Do sentiment-analysis tools pass the accuracy test? Here are five tests along with results using freely available products.



Like many social-media analyses, the idea for this one originated on a social platform. In this case it was Twitter, the most accessible, easy, and free-wheeling of them all and hence a great place to exchange information and opinions.

Tweets (and other social and online postings) have immense business value, in particular as a "voice of the customer" information source about products and services and also about politics, family, and just about every other aspect of our daily lives. Their subjectivity -- they voice opinions and not just facts -- is what makes them particularly valuable.

How do we get at this business value, at sentiment especially, and how do we make sure we're doing it reasonably well? You do need software to get a complete picture of the online universe. There are dozens of tools on the market, some very good, some not so strong. Accuracy, as measured by precision, recall, and relevance, is essential. I'll suggest a few simple tests that can help you assess the precision (proportion of cases correctly classified) of tools you may be considering, focusing on Twitter sentiment analysis.

One of my tweeple, @Pythonner (a.k.a. David Nadeau) posted a lookout, Twitter + sentiment analysis, nicely integrated: http://www.tweetfeel.com/. The Tweetfeel tool from Conversition does make it easy to view Twitter-message sentiment via what the company characterizes as "real-time Twitter search with feelings using insanely complex sentiment analysis."

Accurate automated sentiment analysis is insanely difficult given the complexity of human language and expression. As expert systems pioneer Edward A. Feigenbaum observed, "Reading from text in general is a hard problem, because it involves all of common sense knowledge."

Text is full of subjectivity. There is no text-analysis problem harder than correctly parsing attitudes, opinions, feelings and emotions.

Five Tests

My first test is sentiment classification for someone who has recently died. Tools trip easily on that one. Tweetfeel is no exception, as seen in a search on Elizabeth Edwards.

The tweet, "ummm I feel totally @#$%!... elizabeth edwards lost her battle with cancer??? omg!!!!! how sad" is NOT, as rated by Tweetfeel, negative.

The folks from Conversition did make clear, "TweetFeel is intended as a quick, fun tool. It's a 'give back to the community' application."

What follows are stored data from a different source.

File: src/pmc_mgmt_if.sv
// Management access link between host controller and register bank.
// Single-cycle access: read data is valid the cycle after the read strobe.
`timescale 1ns/100ps
interface pmc_mgmt_if (
    input wire logic clk_sys
);
    logic        hw_reset_b;
    logic        hold_inactive_pin;
    logic [4:0]  addr;
    logic [15:0] wdata;
    logic        wr;
    logic        rd;
    logic [15:0] rdata;

    modport device (
        input  hw_reset_b, hold_inactive_pin, addr, wdata, wr, rd,
        output rdata
    );
    modport host (
        output hw_reset_b, hold_inactive_pin, addr, wdata, wr, rd,
        input  rdata
    );
endinterface : pmc_mgmt_if

File: src/pmc_dev_regs.sv
// Device end: management register bank with paging and mode control.
// Assumes the host keeps the power-up and access timing of the sequence.
`timescale 1ns/100ps
module pmc_dev_regs
    import pmc_pkg::*;
(
    // Clock and reset
    input  wire logic   clk_sys,
    input  wire logic   rst_b,
    // Management link
    pmc_mgmt_if.device  mgmt,
    // Port control outputs and clause 45 read data input
    output logic        ports_active,
    output logic        mac_rgmii,
    output logic        loopback_en,
    output pmc_speed_e  speed_sel,
    output logic        full_duplex,
    output logic        mac_isolate,
    output logic        an_restart,
    output logic        coll_test_en,
    output logic        master_role,
    output logic [2:0]  rx_clk_delay,
    output logic [2:0]  tx_clk_delay,
    output logic        rgmii_delay_en,
    output logic [15:0] c45_ctrl,
    output logic        c45_data_wr,
    output logic [15:0] c45_wdata,
    input  wire logic [15:0] c45_rdata
);
    logic [15:0] mode_control;
    logic [15:0] extended_phy_control_one;
    logic [15:0] page_select;
    logic [15:0] rgmii_delay_control;
    logic [15:0] master_slave;
    logic [15:0] c45_ctrl_q;
    logic [1:0]  hold_sync;
    logic [1:0]  hwrst_sync;
    logic [15:0] rdata_q;
    logic        swrst_busy;
    logic        an_busy;

    // ----------------------------------------------------------------
    // Pin synchronisers
    // ----------------------------------------------------------------
    always_ff @(posedge clk_sys) begin
        if (!rst_b) begin
            hold_sync  <= 2'h3;
            hwrst_sync <= 2'h0;
        end else begin
            hold_sync  <= {hold_sync[0], mgmt.hold_inactive_pin};
            hwrst_sync <= {hwrst_sync[0], mgmt.hw_reset_b};
        end
    end

    // ----------------------------------------------------------------
    // Decode
    // ----------------------------------------------------------------
    wire page_main = (page_select == PAGE_MAIN);
    wire page_ext2 = (page_select == PAGE_EXT2);
    wire sel_mc    = (mgmt.addr == REG_MODE_CONTROL);
    wire sel_ms    = (mgmt.addr == REG_MASTER_SLAVE);
    wire sel_c45c  = (mgmt.addr == REG_C45_CTRL);
    wire sel_c45d  = (mgmt.addr == REG_C45_DATA);
    wire sel_ps    = (mgmt.addr == REG_PAGE_SELECT);
    wire sel_epc   = (mgmt.addr == REG_EXT_PHY_CTL1) && page_main;
    wire sel_rd    = (mgmt.addr == REG_RGMII_DELAY) && page_ext2;
    wire wr_en     = mgmt.wr && !swrst_busy;
    wire soft_rst  = wr_en && sel_mc && mgmt.wdata[MC_SW_RESET];
    wire an_start  = wr_en && sel_mc && mgmt.wdata[MC_RESTART_AN];
    wire regs_clr  = !rst_b || !hwrst_sync[1];
    wire [15:0] next_mode_control = (mgmt.wdata & MC_WMASK) | (mode_control & ~MC_WMASK);

    pmc_pulse_timer #(.CYCLES(SWRST_BUSY_CYC)) u_swrst (
        .clk_sys (clk_sys),
        .rst_b   (rst_b),
        .start   (soft_rst),
        .busy    (swrst_busy)
    );

    pmc_pulse_timer #(.CYCLES(AN_BUSY_CYC)) u_an (
        .clk_sys (clk_sys),
        .rst_b   (rst_b),
        .start   (an_start),
        .busy    (an_busy)
    );

    // ----------------------------------------------------------------
    // Register writes
    // ----------------------------------------------------------------
    always_ff @(posedge clk_sys) begin
        if (regs_clr || soft_rst) begin
            mode_control             <= MC_RESET;
            extended_phy_control_one <= EPC_RESET;
            page_select              <= PAGE_MAIN;
            rgmii_delay_control      <= RD_RESET;
            master_slave             <= MS_RESET;
            c45_ctrl_q               <= C45_RESET;
        end else if (wr_en) begin
            if (sel_mc) begin
                mode_control <= next_mode_control & ~(16'h0001 << MC_RESTART_AN);
            end
            if (sel_epc) begin
                extended_phy_control_one <= mgmt.wdata & EPC_WMASK;
            end
            if (sel_ps) begin
                page_select <= mgmt.wdata;
            end
            if (sel_rd) begin
                rgmii_delay_control <= mgmt.wdata;
            end
            if (sel_ms) begin
                master_slave <= mgmt.wdata;
            end
            if (sel_c45c) begin
                c45_ctrl_q <= mgmt.wdata;
            end
        end
    end

    // ----------------------------------------------------------------
    // Read path
    // ----------------------------------------------------------------
    wire [15:0] mc_view = mode_control
                        | ({15'h0000, swrst_busy} << MC_SW_RESET)
                        | ({15'h0000, an_busy} << MC_RESTART_AN);
    wire [15:0] rd_mux  = sel_mc   ? mc_view :
                          sel_ms   ? master_slave :
                          sel_c45c ? c45_ctrl_q :
                          sel_c45d ? c45_rdata :
                          sel_ps   ? page_select :
                          sel_epc  ? extended_phy_control_one :
                          sel_rd   ? rgmii_delay_control :
                          16'h0000;

    always_ff @(posedge clk_sys) begin
        if (!rst_b) begin
            rdata_q <= 16'h0000;
        end else if (mgmt.rd) begin
            rdata_q <= rd_mux;
        end
    end

    always_ff @(posedge clk_sys) begin
        if (!rst_b) begin
            ports_active <= 1'b0;
            c45_data_wr  <= 1'b0;
            c45_wdata    <= 16'h0000;
            an_restart   <= 1'b0;
        end else begin
            ports_active <= !hold_sync[1] && hwrst_sync[1];
            c45_data_wr  <= wr_en && sel_c45d;
            c45_wdata    <= wr_en && sel_c45d ? mgmt.wdata : c45_wdata;
            an_restart   <= an_start;
        end
    end

    // ----------------------------------------------------------------
    // Link read data and mode outputs
    // ----------------------------------------------------------------
    assign mgmt.rdata     = rdata_q;
    assign mac_rgmii      = extended_phy_control_one[EPC_MAC_RGMII];
    assign speed_sel      = pmc_speed_e'({mode_control[MC_SPEED_MSB], mode_control[MC_SPEED_LSB]});
    assign full_duplex    = mode_control[MC_DUPLEX];
    assign loopback_en    = mode_control[MC_LOOPBACK];
    assign mac_isolate    = mode_control[MC_ISOLATE];
    assign coll_test_en   = mode_control[MC_COLL_TEST];
    assign master_role    = master_slave[11];
    assign rgmii_delay_en = rgmii_delay_control[RD_ENABLE_BIT];
    assign rx_clk_delay   = rgmii_delay_control[6:4];
    assign tx_clk_delay   = rgmii_delay_control[2:0];
    assign c45_ctrl       = c45_ctrl_q;
endmodule : pmc_dev_regs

Prompted by another of my tweeple, @yehaskel (a.k.a. David Yehaskel), I'll offer four more tests, essentially quick and easy ways to trip up (most) Twitter sentiment tools but also good starters for any evaluation of the more capable tools on the market, albeit not available for open trial.

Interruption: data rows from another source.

===== src/rtl/test_mux_regs.svh =====
/*
 * Register offsets, field positions, reset values and codes shared by the
 * skew test multiplexer device end and its host controller.
 * Assumes nothing; definitions only.
 */
`ifndef TEST_MUX_REGS_SVH
`define TEST_MUX_REGS_SVH

// ****************************************************************
// device register map (8-bit registers, 8-bit offsets)
// ****************************************************************
`define LIN_CTRL_OFFSET       8'h07
`define LIN_WINDOW_OFFSET     8'h08
`define MUX_CTRL_OFFSET       8'h18
`define DIODE_CTRL_OFFSET     8'h19

`define LIN_CTRL_RESET        8'h00
`define LIN_WINDOW_RESET      8'h08
`define MUX_CTRL_RESET        8'h00
`define DIODE_CTRL_RESET      8'h00

`define LIN_DISABLE_BIT       0
`define LIN_GAIN_LSB          1
`define LIN_GAIN_MSB          3
`define LIN_UPPER_LSB         0
`define LIN_UPPER_MSB         3
`define LIN_LOWER_LSB         4
`define LIN_LOWER_MSB         7
`define MUX_SIDE_BIT          0
`define MUX_PAIR_LSB          1
`define MUX_PAIR_MSB          5
`define MUX_ENABLE_BIT        6
`define DIODE_ENABLE_BIT      0
`define DIODE_MODE_BIT        1

`define PAIR_CODE_CLOCK       5'h0F
`define PAIR_CODE_B_TOP       5'h10

// ****************************************************************
// host controller register map (Avalon-MM byte addresses)
// ****************************************************************
`define HOST_CMD_ADDR         4'h0
`define HOST_STATUS_ADDR      4'h4
`define HOST_PATTERN_ADDR     4'h8
`define HOST_CMD_READ_BIT     16
`define HOST_PATTERN_EN_BIT   0

// alternating skew patterns per resolution
`define PATTERN16_LO          16'h5555
`define PATTERN16_HI          16'hAAAA
`define PATTERN14_LO          16'h1555
`define PATTERN14_HI          16'h2AAA
`define PATTERN11_LO          16'h0555
`define PATTERN11_HI          16'h02AA

`endif


===== src/rtl/pair_select_decoder.sv =====
/*
 * Maps a pair-select code and side bit onto one LVDS input, for a
 * device resolution of 16, 14 or 11 bits.
 * Assumes inputs are already in the clk_in domain; purely combinational.
 */
`timescale 1ns/1ps
`include "test_mux_regs.svh"

module pair_select_decoder #(
    parameter int RESOLUTION = 16
) (
    input  wire logic [4:0]  pair_in,
    input  wire logic        side_in,
    input  wire logic        clock_in,
    input  wire logic [15:0] port_a_in,
    input  wire logic [15:0] port_b_in,
    output logic             valid_out,
    output logic             signal_out
);
    // signed index arithmetic: a negative index means "no such bit"
    logic signed [6:0] code_low;
    logic signed [6:0] idx;
    logic [15:0]       port;

    always_comb begin
        code_low   = {3'h0, pair_in[3:0]};
        idx        = 7'sd0;
        port       = pair_in[4] ? port_b_in : port_a_in;
        valid_out  = 1'b0;
        signal_out = 1'b0;
        if (pair_in == `PAIR_CODE_CLOCK) begin
            // only the widest variant pairs the clock with port A bit 0
            valid_out  = !side_in || (RESOLUTION == 16);
            signal_out = side_in ? ~port_a_in[0] : clock_in;
        end else if (pair_in == `PAIR_CODE_B_TOP) begin
            valid_out  = 1'b1;
            signal_out = side_in ? ~clock_in : port_b_in[RESOLUTION-1];
        end else begin
            if (pair_in[4]) begin
                idx = 7'(RESOLUTION - 1) - code_low;
            end else begin
                idx = 7'(RESOLUTION - 2) - code_low;
            end
            if (side_in) begin
                valid_out  = (idx >= -7'sd1);
                signal_out = (idx >= -7'sd1) ? ~port[4'(idx + 7'sd1)] : 1'b0;
            end else begin
                valid_out  = (idx >= 7'sd0);
                signal_out = (idx >= 7'sd0) ? port[4'(idx)] : 1'b0;
            end
        end
    end
endmodule


===== config.mk =====
export PLATFORM = sky130hd
export DESIGN_NAME = pair_select_decoder
export DESIGN_NICKNAME = d
export VERILOG_FILES = /design/src/rtl/pair_select_decoder.sv
export VERILOG_INCLUDE_DIRS = /design/src /design/src/rtl
export SDC_FILE = /design/constraint.sdc
export NUM_CORES = 1
export LEC_CHECK = 0
export BUFFER_PORTS_ARGS = -buffer_cell sky130_fd_sc_hd__clkbuf_2
export CORE_ASPECT_RATIO = 1.2
export CORE_MARGIN = 2
export CORE_UTILIZATION = 50
export DETAILED_ROUTE_END_ITERATION = 8
export MAX_ROUTING_LAYER = met4
export PLACE_DENSITY = 0.81
export SYNTH_ARGS = -nofsm -noshare
export SYNTH_HDL_FRONTEND = slang
export SYNTH_SLANG_ARGS = --single-unit

===== constraint.sdc =====
create_clock -name vclk -period 3.12
set_input_delay 0.156 -clock vclk [all_inputs]
set_output_delay 0.156 -clock vclk [all_outputs]
set_load 0.005 [all_outputs]

==> results.json, run 1 <==
{
  "leakage_nw": 0.5298,
  "fin_crit_sh_pct": 92.46,
  "slew_viol_final": 0,
  "ios": 41,
  "synth_xor_area_share_pct": 7.770,
  "cp-start-kind": "input pin",
  "final_common_cell": "clkbuf_2",
  "wl_per_cell_um": 15.15,
  "grt_util_met3_pct": 1.099,
  "fillers": 155,
  "grt-ovfl-total": 0,
  "peakVddDrop_mv": 0.09257,
  "io_buffers": 40,
  "final_nets": 181,
  "start_util_pct": 52.97,
  "hp-class": "input pin to primary output",
  "ys_warn_count": 0,
  "setup_viol": 0,
  "mostFrequentLayoutCells": "40 x clkbuf_2, 16 x mux2i_1, 8 x nor2_1, 7 x mux4_2",
  "critical_path.max_fanout": 6,
  "drt-initial-drc-count": 39,
  "n_clock_buffer": 0,
  "synth_top_family_by_area": "multiplexers",
  "die_area_um2": 2090,
  "worstPathCellList": "clkbuf_2 > inv_1 > ha_1 > nand2b_1 > and2_1 > ha_1 > mux4_2 > mux2i_1 > mux2i_1 > mux2_2 > o22ai_1 > clkbuf_2",
  "antenna_found_initial": 0,
  "grt_pass1_vias": 928,
  "tns_ns": 0,
  "arrival_ns": 2.73,
  "seq_area_um2": 0,
  "finalHoldViolCount": 0,
  "power_density_nw_per_um2": 180.1,
  "endpoint_kind": "primary output",
  "cts_resized": 0,
  "die_h_um": 49.69,
  "synthSimpleGateAreaFrac_pct": 17.55,
  "core-area_um2": 1642,
  "rsz0062_at_grt": "false",
  "synthMuxAreaShare_pct": 39.14,
  "antenna_left": 0,
  "crit_family": "multiplexers",
  "vias_per_cell": 6.226,
  "synth_seq_area_share_pct": 0,
  "grt_pass1_wl_mm": 3.850,
  "placed_area_um2": 1067,
  "rows": 16,
  "critical_path_buf_inv_count": 3,
  "cts_setup_buffers": 0,
  "synth_compound_area_share_pct": 22.30,
  "chipWidth_um": 42.07,
  "design.seq.count": 0,
  "design_area_um2": 1067,
  "cap_violations": 0,
  "hold_buffers": 0,
  "drt_drc_violations_left": 0,
  "syn_to_final_growth_pct": 22.73,
  "drt_wl_total_mm": 2.349,
  "syn_area_per_cell_um2": 8.696,
  "max_freq_ghz": 0.3467,
  "status": "complete, no violations",
  "grt_max_degree": 23,
  "netlist_area_um2": 869.6,
  "netlist_instances": 100,
  "max_stage_delay_ns": 0.52,
  "dpl.hpwl_mm": 1.967,
  "grt_use_total_pct": 23.20,
  "crit_type": "input pin to primary output",
  "synthDistinctLibCells": 42,
  "top_usage_layer": "met2",
  "drive_gt1_share_pct": 43.07,
  "synth_nets": 142,
  "whs_ns": 0.7960,
  "total_power_uw": 192.2,
  "cp.required_ns": 2.96,
  "use_met1_pct": 27.70,
  "globalRouteMet2Util_pct": 44.01,
  "num_vias": 965,
  "synthAdderAreaFrac_pct": 4.317,
  "cp_slowest_cell": "mux4_2",
  "fin_crit_ns": 2.885,
  "first_pass_iters": 4,
  "diodes": 0,
  "gp_congestion": 0.9135
}
-- area by class of cell --
type	instances	area, µm²	area share, %
timing repair buffer	44	230.2	21.57
inverter	5	18.77	1.759
multi-input combinational	88	795.8	74.56
tap	18	22.52	2.110
-- synthesized netlist by cell type, types with 2 or more instances --
master,count,area share [%]
mux4_2,7,18
a21oi_1,2,1.2
xnor2_1,2,2.0
o22ai_1,4,2.9
nand2_1,3,1.3
inv_1,3,1.3
ha_1,3,4.3
buf_2,2,1.2
o221ai_1,3,3.0
buf_6,2,2.6
inv_2,2,0.86
nand2b_1,2,1.4
a31oi_1,2,1.4
a221oi_1,4,4.0
xor2_1,2,2.0
a22oi_1,2,1.7
nor2b_1,4,2.9
buf_4,3,2.6
a32oi_1,2,2.0
mux2i_1,16,18
mux2_2,2,2.6
nor2_1,8,3.5
-- per-stage QoR --
step	setup WS [ns]	instances	utilization, %
final	0.2354	155	65.02
after detailed placement	0.2178	155	65.02
after CTS	0.2160	155	65.02
after floorplan	0.6250	100	-
after global routing	0.07080	155	65.02
after global placement	0.3116	155	65.02
-- worst min-delay path: cells and delay by family --
family	cells	cell delay, ns
buffers and inverters	3	0.31
AO/OA/AOI/OAI	2	0.12
AND/OR/NAND/NOR	1	0.04
-- kinds of logic after synthesis --
family	count (synthesis)
AOI/OAI and AO/OA	26
xor gates and xnor gates	6
adders and majority gates	3
buffers and inverters	12
muxes	25
other	1
and+or+nand+nor	27
-- layer usage --
layer | vias to the layer above | share of wire (%)
met2 | 30 | 55
met5 | - | 0
met4 | 0 | 1.4
met3 | 4 | 4.7
li1 | 473 | -
met1 | 458 | 39
-- power breakdown --
group	internal, mW	switching (mW)	leakage (nW)
Sequential	0	0	0
Clock	0	0	0
Combinational	0.102	0.0901	0.530
Total	0.102	0.0901	0.530
-- worst paths after layout --
check,start,endpoint,cells past startpoint
min,side_in,signal_out,6
max,pair_in[1],signal_out,12
Note: power is estimated with default switching activity, not from simulation.
==> inputs of run 2 (changes only) <==
- REMOVE_ABC_BUFFERS: unset -> 1
==> results.json, run 2 (synthesized netlist as in run 1, its figures left out) <==
{
  "drt_drc_violations_left": 0,
  "clock_power_share_pct": 0,
  "ios": 41,
  "chipWidth_um": 42.07,
  "vias_per_cell": 6.242,
  "critical_path.max_fanout": 8,
  "cap_violations": 0,
  "core-area_um2": 1642,
  "antenna_found_initial": 0,
  "slew_viol_final": 0,
  "dpl.hpwl_mm": 1.889,
  "crit_start": "pair_in[1]",
  "status": "complete, no violations",
  "drive_gt1_share_pct": 42.96,
  "grt_use_total_pct": 22.35,
  "power_density_nw_per_um2": 181.6,
  "final_common_cell": "clkbuf_2",
  "rsz0062_at_grt": "false",
  "mostFrequentLayoutCells": "40 x clkbuf_2, 16 x mux2i_1, 8 x nor2_1, 7 x mux4_2",
  "grt_pass1_wl_mm": 3.726,
  "leakage_nw": 0.5200,
  "pre_cts_ws_ns": 0.1336,
  "peakVddDrop_mv": 0.09638,
  "diodes": 0,
  "drt_wl_total_mm": 2.226,
  "cp-start-kind": "input pin",
  "switchingPower_uw": 89.89,
  "max_freq_ghz": 0.3525,
  "whs_ns": 0.8170,
  "tns_ns": 0,
  "die_area_um2": 2090,
  "max_stage_delay_ns": 0.50,
  "fin_crit_ns": 2.837,
  "grt_pass1_vias": 942,
  "arrival_ns": 2.68,
  "worstPathCellList": "clkbuf_2 > inv_1 > ha_1 > nand2b_1 > and2_1 > ha_4 > mux4_2 > mux2i_1 > mux2i_1 > mux2_2 > o22ai_1 > clkbuf_2",
  "min-delay-start": "side_in",
  "final_nets": 179,
  "wl_per_cell_um": 14.55,
  "start_util_pct": 52.97,
  "io_buffers": 40,
  "first_pass_iters": 4,
  "critical_path_buf_inv_count": 3,
  "syn_to_final_growth_pct": 22.45,
  "cp_slowest_cell": "mux4_2",
  "combinationalPowerShare_pct": 100.0,
  "finalHoldViolCount": 0,
  "crit_type": "input pin to primary output",
  "drt-initial-drc-count": 7,
  "setup_viol": 0,
  "setup_ws_ns": 0.2831,
  "hp-class": "input pin to primary output",
  "antenna_left": 0,
  "n_clock_buffer": 0,
  "p_seq_share_pct": 0,
  "gp_congestion": 0.8914,
  "internal_power_uw": 103.4,
  "grt_max_degree": 23,
  "endpoint_kind": "primary output",
  "cp.required_ns": 2.96,
  "die_h_um": 49.69,
  "cts_setup_buffers": 0,
  "seq_area_um2": 0,
  "crit_family": "multiplexers",
  "design.seq.count": 0,
  "fin_crit_sh_pct": 90.93,
  "grt-ovfl-total": 0,
  "rows": 16,
  "power.share.switching_pct": 46.50,
  "num_vias": 955
}
-- run 2: cell types whose count changed in the layout (fill, tap and decap cells not counted), sizes merged --
| cell | before | now |
|---|---|---|
| buf | 4 | 2 |
-- run 2: worst min-delay path, cell delays in order --
cell      delay (ns)
clkbuf_2        0.13
inv_1           0.09
nor2_1          0.05
o21ai_0         0.06
o22ai_1         0.07
clkbuf_2        0.11
-- run 2: area by class of cell --
class              count  area (µm²)
well taps             18       22.52
inverters              5       18.77
multi-input cells     88       808.3
fillers              150       576.8
repair buffers        42       215.2
-- run 2: path summary, 6_finish.rpt --
kind                    endpoint  slack [ns]  cells past startpoint
worst max-delay path  signal_out        0.28                     12
worst min-delay path  signal_out        0.82                      6
-- run 2: stage by stage --
stage	instances	util, %	cell area (µm²)	power [mW]
detailed placement	153	64.10	1052	0.1866
floorplan	93	-	814.5	0.1191
finish	153	64.86	1065	0.1933
CTS	153	64.10	1052	0.1874
global route	153	64.86	1065	0.2124
global placement	153	64.10	1052	0.1821
-- run 2: power by group through the flow --
stage | clock (mW) | combinational, mW | sequential (mW)
floorplan | 0 | 0.119 | 0
global placement | 0 | 0.182 | 0
detailed placement | 0 | 0.187 | 0
CTS | 0 | 0.187 | 0
global route | 0 | 0.212 | 0
finish | 0 | 0.193 | 0
-- run 2: per-layer routing --
layer / track usage [%] / routed length [µm] / vias up
met3: 1.465 / 121 / 2
met2: 44.01 / 1225 / 35
met4: 3.646 / 13 / 0
met5: - / 0 / -
li1: - / - / 469
met1: 24.55 / 864 / 449
-- run 2: repair_timing --
| action | in CTS | in global routing |
|---|---|---|
| hold buffers | 0 | 0 |
| resized for setup | 0 | 2 |
| endpoints found under the hold margin | 0 | 0 |
| endpoints found under the setup margin | 0 | 1 |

Test two is a polysemous word (a word with multiple meanings) where one meaning is a sentiment indicator. Try "kind" with Tweetfeel and you'll see the issue: It uniformly keys on "kind," a sign of positive feelings, where "kind" very often is used in the sense of "type" or "variety."

How do you disambiguate usage to fix this confusion? One basic step is to look at surrounding words. "A kind," "the kind," and "what kind" point to likely "type" or "variety" use.

Test three is sentiment analysis of messages with multiple opinion holders. Try a search on words such as "said" or, on Twitter, "RT" ("retweet"). Here's an example of a tweet that was, indeed, misclassified:

"RT @ShayIzKilla: Im hating RT @ChocolateWast3d: Oxtails stew on deck.< #Oxtail wait deh where my plate at" Tough stuff, and I don't mean oxtail, which is tender if you cook it long enough. Here, the original poster implicitly likes oxtail stew given that he or she is about to eat some: "Oxtails stew on deck." The response "Im hating" is negative but not so strongly, the equivalent of "yuck." That response elicits another, a positive one, "#Oxtail wait deh where my plate at."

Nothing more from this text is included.